This directory contains scripts which were used to analyse bacterial data included in the study "Bacterial genome wide association study substantiates papGII of E. coli as a patient independent driver of urosepsis". Input files for these scripts can be accessed via the Open Sciene Foundation https://osf.io/vmqc5/.
This script combines the output of different tools which were used to characterise E. coli strains. This includes:
- mash_phylo.csv: Assignment of each strain to one out of 14 phylogroups. Phylogroups were assigned by calculating Mash distances to 14 reference strains (adapted from https://doi.org/10.1038/s42003-020-01626-5)
- mlst__mlst__Escherichia_coli#1__results: Multi-Locus Sequence Types as assigned by srst2 (https://github.com/katholt/srst2)
- EcOH__genes__EcOH__results.txt: O- and H- antigens as assigned by srst2 (https://github.com/katholt/srst2)
- kaptive_summary.csv: Capsule types as assigned by 'fastKaptive' (https://github.com/rmostowy/fastKaptive)
- hdeA_masses.csv: The predicted mass of the protein HdeA using transseq (https://www.expasy.org/resources/protparam)
- ncbi_resistance.tab: resistance genes identified using the NCBI AMRFinder database (https://www.ncbi.nlm.nih.gov/bioproject/PRJNA313047) via abricate (https://github.com/tseemann/abricate)
- EcVGDB_virulence.tab: virulence genes identified using the EcVGDB database (https://github.com/MBiggel/UPEC_study) via abricate (https://github.com/tseemann/abricate)
- MIC_wide_plot.csv: Minimal inhibitory concentrations for Ceftriaxone, Fosfomycine. Nitrofurantoine, Meropenem and Ciprofloxacine, measured in routine diagnostics using micro-dilution assays.
- RAxML_bestTree_825.raxmltree: A phylogenetic tree constructed using RAxML and including one strain per clinical case (n=825)
The file '825_strains_included.txt' lists one representative strain per clinical case.
This script was adapted from https://pyseer.readthedocs.io/en/master/tutorial.html#interpreting-significant-k-mers and plots the association and average effect size of all unitigs with the endpoint 'invassive infection'. Two input file is required:
- gene_hits_all_825.txt: gene hits identified by pyseer (https://pyseer.readthedocs.io/en/master/) including all clinical cases (n=825)
- gene_hits_sign_657.txt: gene hits identified by pyseer (https://pyseer.readthedocs.io/en/master/) including only invasive cases for which a matching urine sample was available (n=657)
These files pick peaks from the raw spectra, which were either generated using a mass spectrometer from Shimadzu (mzXML files) or from Bruker (fid files) These scripts can be run with:
Rscript specta_preprocessing-shimadzu.R ./mzXml-processed_Launchpad ./Shimadzu/csv_median ./poso.tgnr.invas.csv Rscript specta_preprocessing-bruker.R ./fid ./Bruker/csv_median
where /fid and /mzXml-processed_Launchpad indicate the directory to the rawfiles, /csv_median the path to the output files and "poso.tgnr.invas.csv" a file translating between target plate positions and samplenames required for the Shimadzu pre-processing.
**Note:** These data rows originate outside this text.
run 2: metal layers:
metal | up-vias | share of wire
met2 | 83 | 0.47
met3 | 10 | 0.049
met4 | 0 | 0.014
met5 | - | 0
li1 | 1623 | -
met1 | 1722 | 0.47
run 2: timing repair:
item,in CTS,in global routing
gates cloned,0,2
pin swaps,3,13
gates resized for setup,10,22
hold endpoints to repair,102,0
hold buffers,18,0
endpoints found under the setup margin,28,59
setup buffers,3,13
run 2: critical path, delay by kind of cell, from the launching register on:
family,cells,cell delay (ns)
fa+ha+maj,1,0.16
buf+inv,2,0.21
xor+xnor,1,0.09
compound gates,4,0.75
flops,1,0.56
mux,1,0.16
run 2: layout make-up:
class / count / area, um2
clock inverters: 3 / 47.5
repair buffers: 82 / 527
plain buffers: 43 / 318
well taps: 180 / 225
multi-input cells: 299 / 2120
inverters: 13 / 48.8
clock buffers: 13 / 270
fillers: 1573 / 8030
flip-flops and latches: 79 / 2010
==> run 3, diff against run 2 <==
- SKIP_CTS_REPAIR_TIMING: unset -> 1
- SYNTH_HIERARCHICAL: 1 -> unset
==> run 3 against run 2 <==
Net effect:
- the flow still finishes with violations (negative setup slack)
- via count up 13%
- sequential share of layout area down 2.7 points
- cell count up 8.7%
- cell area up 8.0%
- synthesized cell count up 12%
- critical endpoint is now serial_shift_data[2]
===== src/rtl/rtpgc_map.svh =====
// Register map, field positions, codes and timing figures of the receive test pattern block.
`ifndef RTPGC_MAP_SVH
`define RTPGC_MAP_SVH

// Register addresses.
`define RTPGC_ADDR_SEL 8'h1D
`define RTPGC_ADDR_CFG 8'h1E
`define RTPGC_ADDR_UPAT_FIRST 8'h1F
`define RTPGC_ADDR_UPAT_LAST 8'h26

// Reset values.
`define RTPGC_RST_SEL 8'h00
`define RTPGC_RST_CFG 8'h02
`define RTPGC_RST_UPAT 8'hAA
`define RTPGC_RST_RDATA 8'h00

// Field positions.
`define RTPGC_CHK_INV_BIT 7
`define RTPGC_CHK_MODE_HI 6
`define RTPGC_CHK_MODE_LO 4
`define RTPGC_GEN_INV_BIT 3
`define RTPGC_GEN_MODE_HI 2
`define RTPGC_GEN_MODE_LO 0
`define RTPGC_MASK_BIT 2
`define RTPGC_TB_HI 1
`define RTPGC_TB_LO 0
`define RTPGC_CFG_RW_MASK 8'h07

// Mode and timebase codes.
`define RTPGC_MODE_OFF 3'h0
`define RTPGC_MODE_PRBS7 3'h1
`define RTPGC_MODE_PRBS31 3'h2
`define RTPGC_MODE_USER 3'h3
`define RTPGC_TB_CONT 2'h0
`define RTPGC_TB_20 2'h1
`define RTPGC_TB_30 2'h2
`define RTPGC_TB_40 2'h3

// Window lengths in bits.
`define RTPGC_WIN_20 40'h00000FFC00
`define RTPGC_WIN_30 40'h003FFFFC00
`define RTPGC_WIN_40 40'hFFFFFFFC00

// Polynomial lengths and taps.
`define RTPGC_P7_LEN 7
`define RTPGC_P7_TAP 6
`define RTPGC_P31_LEN 31
`define RTPGC_P31_TAP 28

// Synchronisation figures.
`define RTPGC_SYNC_GOOD 7'h40
`define RTPGC_LOSS_ERRS 4'h8
`define RTPGC_BLOCK_LAST 6'h3F
`define RTPGC_ERR_MAX 16'hFFFF
`define RTPGC_UPAT_LAST 6'h3F

`endif


===== src/rtl/rtpgc_pkg.sv =====
// Types shared by the receive test pattern block.
package rtpgc_pkg;

  typedef enum logic {
    RTPGC_HUNT,
    RTPGC_LOCKED
  } rtpgc_sync_state_type;

  typedef logic [7:0] rtpgc_byte_type;

endpackage : rtpgc_pkg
The peak picking is based on the packages MALDIQuantForeign and MALDIQuant (https://github.com/sgibb/MALDIquant)
This script plots the presence / absence of MALDI-TOF MS peaks summarised by phylogroup and papG variant. It requires the following input files:
- one_per_case_strain_825.txt: A list of all paths to the 828 assemblies
- pagG_var.csv: papG variants as assigned by the EcVGDB virulence database.
- mash_phylo.csv: Assignment of each strain to one out of 14 phylogroups. Phylogroups were assigned by calculating Mash distances to 14 reference strains (adapted from https://doi.org/10.1038/s42003-020-01626-5)
This script evaluates which variants where detected for PCR primers and probes, using the variant caller Freebayes via snippy (https://github.com/tseemann/snippy) It requires the full alignments which where outputted by snippy as input files:
- gapC.core.full.aln
- papC.core.full.aln
- papGII.core.full.aln
This script takes an amino acid multi-sequence alignment of the protein HdeA, removes the signal peptode from the sequences and predicts the molecular masses using protparam.